1018TiP - A phase I dose escalation trial of stereotactic body radiotherapy and concurrent cisplatin for re-irradiation of unresectable, recurrent carcinomas...

Date 09 October 2016
Event ESMO 2016 Congress
Session Poster display
Topics Head and Neck Cancers
Surgical Oncology
Therapy
Radiation Oncology
Presenter Jimmy Caudell
Citation Annals of Oncology (2016) 27 (6): 328-350. 10.1093/annonc/mdw376
Authors J. Caudell1, A. Trotti2, J. Kish3, J. Russell3
  • 1Radiation Oncology, Moffitt Cancer Center, 33612 - Tampa/US
  • 2Radiation Oncology, Moffitt Cancer Center, Tampa/US
  • 3Medical Oncology, Moffitt Cancer Center, 33612 - Tampa/US

Abstract

Background

Locally/Regionally recurrent squamous cancers of the head and neck following radiotherapy are often not amenable to surgical salvage. Conventionally fractionated re-irradiation has been investigated, but survivals are poor. Stereotactic radiotherapy (SBRT) has been proposed as an alternative to conventionally fractionated re-irradiation, but reports to date have not shown significantly improved outcomes. Cisplatin has been shown to sensitize squamous carcinomas to radiotherapy even at doses > 2 Gy.

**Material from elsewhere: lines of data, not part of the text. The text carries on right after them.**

==> src/rtl/nvdec_pkg.sv <==
// Shared types for the partitioned NVRAM decoder.
// Assumes a 16-bit core address space.
package nvdec_pkg;
    localparam int CORE_AW = 16;

    typedef enum logic [1:0] {
        TGT_NONE = 2'd0,
        TGT_RAM  = 2'd1,
        TGT_RTC  = 2'd2,
        TGT_XBUS = 2'd3
    } tgt_e;
endpackage

==> src/rtl/nvdec_bound.sv <==
// Computes the effective partition boundary and whether partitioning is active.
// Assumes CW is wide enough to hold both the RAM size and part_code << PAGE_AW.
module nvdec_bound
    import nvdec_pkg::*;
#(
    parameter int RAM_AW  = 16,
    parameter int PAGE_AW = 12,
    parameter int CW      = 18
) (
    input  logic                     flat_mode,
    input  logic [CORE_AW-PAGE_AW:0] part_code,
    output logic [CW-1:0]            bound,
    output logic                     part_en
);
    localparam logic [CW-1:0] RAM_SIZE = CW'(1) << RAM_AW;

    logic [CW-1:0] raw_bound;

    // Scale the code to bytes and clamp it to the top of RAM.
    always_comb begin
        raw_bound = CW'(part_code) << PAGE_AW;
        bound     = (raw_bound > RAM_SIZE) ? RAM_SIZE : raw_bound;
    end

    // A RAM wider than the core space only supports the flat mapping.
    generate
        if (RAM_AW > CORE_AW) begin : g_flat_only
            assign part_en = 1'b0;
        end else begin : g_part_ok
            assign part_en = ~flat_mode;
        end
    endgenerate
endmodule

==> src/rtl/nvdec_classify.sv <==
// Classifies one access into a target and computes the physical RAM address.
// Assumes bound <= RAM size; purely combinational.
module nvdec_classify
    import nvdec_pkg::*;
#(
    parameter int RAM_AW = 16,
    parameter int CW     = 18
) (
    input  logic               acc_valid,
    input  logic               acc_data,
    input  logic               acc_write,
    input  logic [CORE_AW-1:0] acc_addr,
    input  logic               part_en,
    input  logic [CW-1:0]      bound,
    input  logic               clk_win,
    input  logic               lockout,
    output tgt_e               tgt,
    output logic [RAM_AW-1:0]  phys,
    output logic               wr_ok
);
    localparam logic [CW-1:0] RAM_SIZE = CW'(1) << RAM_AW;
    localparam logic [CW-1:0] HALF     = RAM_SIZE >> 1;

    logic [CW-1:0] a;

    // Decide the target, the write permission and the RAM address.
    always_comb begin
        a     = CW'(acc_addr);
        tgt   = TGT_NONE;
        phys  = '0;
        wr_ok = 1'b0;
        if (acc_valid && !lockout) begin
            if (!acc_data) begin
                if (part_en ? (a < bound) : (a < HALF)) begin
                    tgt  = TGT_RAM;
                    phys = a[RAM_AW-1:0];
                end
            end else if (clk_win) begin
                tgt   = TGT_RTC;
                wr_ok = acc_write;
            end else if (!part_en) begin
                if (a < HALF) begin
                    tgt   = TGT_RAM;
                    phys  = a[RAM_AW-1:0] + HALF[RAM_AW-1:0];
                    wr_ok = acc_write;
                end else begin
                    tgt   = TGT_XBUS;
                    wr_ok = acc_write;
                end
            end else if (a < bound) begin
                if (!acc_write) begin
                    tgt  = TGT_RAM;
                    phys = a[RAM_AW-1:0];
                end
            end else if (a < RAM_SIZE) begin
                tgt   = TGT_RAM;
                phys  = a[RAM_AW-1:0];
                wr_ok = acc_write;
            end else begin
                tgt   = TGT_XBUS;
                wr_ok = acc_write;
            end
        end
    end
endmodule

==> src/rtl/nvdec_drive.sv <==
// Registers the decision and drives the bank enables, clock enable,
// bus select and write strobe.
// Assumes RAM_AW > BANK_AW.
module nvdec_drive
    import nvdec_pkg::*;
#(
    parameter int RAM_AW  = 16,
    parameter int BANK_AW = 15
) (
    input  logic                           clk,
    input  logic                           rst_n,
    input  tgt_e                           tgt,
    input  logic [RAM_AW-1:0]              phys,
    input  logic                           wr_ok,
    output logic [(1<<(RAM_AW-BANK_AW))-1:0] ram_ce_n,
    output logic                           rtc_ce_n,
    output logic                           xbus_sel,
    output logic                           we_n,
    output logic [RAM_AW-1:0]              ram_addr
);
    localparam int BSEL_W = RAM_AW - BANK_AW;
    localparam int NBANK  = 1 << BSEL_W;

    logic ram_q, rtc_q, xbus_q;

    // Capture the decision of this cycle; reset to all inactive.
    always_ff @(posedge clk) begin
        if (!rst_n) begin
            ram_q    <= 1'b0;
            rtc_q    <= 1'b0;
            xbus_q   <= 1'b0;
            we_n     <= 1'b1;
            ram_addr <= '0;
        end else begin
            ram_q    <= (tgt == TGT_RAM);
            rtc_q    <= (tgt == TGT_RTC);
            xbus_q   <= (tgt == TGT_XBUS);
            we_n     <= !(wr_ok && (tgt != TGT_NONE));
            ram_addr <= (tgt == TGT_RAM) ? phys : '0;
        end
    end

    assign rtc_ce_n = ~rtc_q;
    assign xbus_sel = xbus_q;

    // One active-low enable per bank, decoded from the upper address bits.
    generate
        for (genvar i = 0; i < NBANK; i++) begin : g_bank
            assign ram_ce_n[i] = !(ram_q && (ram_addr[RAM_AW-1:BANK_AW] == BSEL_W'(i)));
        end
    endgenerate


    one_target_chk: assert property (@(posedge clk) disable iff (!rst_n)
        $onehot0({!(&ram_ce_n), !rtc_ce_n, xbus_sel}));

    one_bank_chk: assert property (@(posedge clk) disable iff (!rst_n)
        $onehot0(~ram_ce_n));

    strobe_has_target_chk: assert property (@(posedge clk) disable iff (!rst_n)
        !we_n |-> (!(&ram_ce_n) || !rtc_ce_n || xbus_sel));
endmodule

==> src/rtl/nvram_part_decoder.sv <==
// Top of the partitioned NVRAM decoder: boundary logic, access
// classification and registered output drive.
// Assumes one access per cycle, with mode inputs valid alongside it.
module nvram_part_decoder
    import nvdec_pkg::*;
#(
    parameter int RAM_AW  = 16,
    parameter int BANK_AW = 15,
    parameter int PAGE_AW = 12
) (
    input  logic                             clk,
    input  logic                             rst_n,
    input  logic                             acc_valid,
    input  logic                             acc_data,
    input  logic                             acc_write,
    input  logic [CORE_AW-1:0]               acc_addr,
    input  logic                             flat_mode,
    input  logic [CORE_AW-PAGE_AW:0]         part_code,
    input  logic                             clk_win,
    input  logic                             lockout,
    output logic [(1<<(RAM_AW-BANK_AW))-1:0] ram_ce_n,
    output logic                             rtc_ce_n,
    output logic                             xbus_sel,
    output logic                             we_n,
    output logic [RAM_AW-1:0]                ram_addr
);
    localparam int CW = ((CORE_AW > RAM_AW) ? CORE_AW : RAM_AW) + 2;

    logic [CW-1:0]     bound;
    logic              part_en;
    tgt_e              tgt;
    logic [RAM_AW-1:0] phys;
    logic              wr_ok;

    nvdec_bound #(.RAM_AW(RAM_AW), .PAGE_AW(PAGE_AW), .CW(CW)) u_bound (
        .flat_mode (flat_mode),
        .part_code (part_code),
        .bound     (bound),
        .part_en   (part_en)
    );

    nvdec_classify #(.RAM_AW(RAM_AW), .CW(CW)) u_class (
        .acc_valid (acc_valid),
        .acc_data  (acc_data),
        .acc_write (acc_write),
        .acc_addr  (acc_addr),
        .part_en   (part_en),
        .bound     (bound),
        .clk_win   (clk_win),
        .lockout   (lockout),
        .tgt       (tgt),
        .phys      (phys),
        .wr_ok     (wr_ok)
    );

    nvdec_drive #(.RAM_AW(RAM_AW), .BANK_AW(BANK_AW)) u_drive (
        .clk      (clk),
        .rst_n    (rst_n),
        .tgt      (tgt),
        .phys     (phys),
        .wr_ok    (wr_ok),
        .ram_ce_n (ram_ce_n),
        .rtc_ce_n (rtc_ce_n),
        .xbus_sel (xbus_sel),
        .we_n     (we_n),
        .ram_addr (ram_addr)
    );


    lockout_quiet_chk: assert property (@(posedge clk) disable iff (!rst_n)
        lockout |=> (&ram_ce_n) && rtc_ce_n && !xbus_sel && we_n);

    fetch_local_chk: assert property (@(posedge clk) disable iff (!rst_n)
        (acc_valid && !acc_data) |=> !xbus_sel && rtc_ce_n && we_n);

    idle_quiet_chk: assert property (@(posedge clk) disable iff (!rst_n)
        !acc_valid |=> (&ram_ce_n) && rtc_ce_n && !xbus_sel && we_n);

    program_protect_chk: assert property (@(posedge clk) disable iff (!rst_n)
        (acc_valid && acc_data && acc_write && part_en && !clk_win && !lockout
         && (CW'(acc_addr) < bound)) |=> we_n && (&ram_ce_n) && !xbus_sel);

    clock_window_chk: assert property (@(posedge clk) disable iff (!rst_n)
        (acc_valid && acc_data && clk_win && !lockout) |=> !rtc_ce_n && (&ram_ce_n) && !xbus_sel);

    bound_clamp_chk: assert property (@(posedge clk) disable iff (!rst_n)
        bound <= (CW'(1) << RAM_AW));
endmodule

We therefore designed a phase I dose escalation study of SBRT for re-irradiation with concurrent cisplatin (MCC 17799, ClinicalTrials.gov: NCT02158234).

Trial design

This is a phase I, open label, dose escalation safety and tolerability study of SBRT in combination with cisplatin in patients with locally or regionally recurrent squamous cell carcinoma of the head and neck with prior radiotherapy > 45 Gy. Cohort 1 will receive 30 Gy SBRT given every other day for 5 fractions with cisplatin at 15 mg/m2 prior to each fraction. Dose escalation of SBRT to 35 or 40 Gy may occur based on evaluation of dose limiting toxicities up to 90 days following therapy. Approximately 21 patients will be enrolled at our institution. The primary endpoint is to define the maximum tolerated dose of SBRT with concurrent cisplatin. Secondary endpoints include loco-regional control, overall survival, and adverse events.

Clinical trial identification

MCC 17799; ClinicalTrials.gov NCT02158234

Legal entity responsible for the study

N/A

Funding

Department of Radiation Oncology, Moffitt Cancer Center

Disclosure

All authors have declared no conflicts of interest.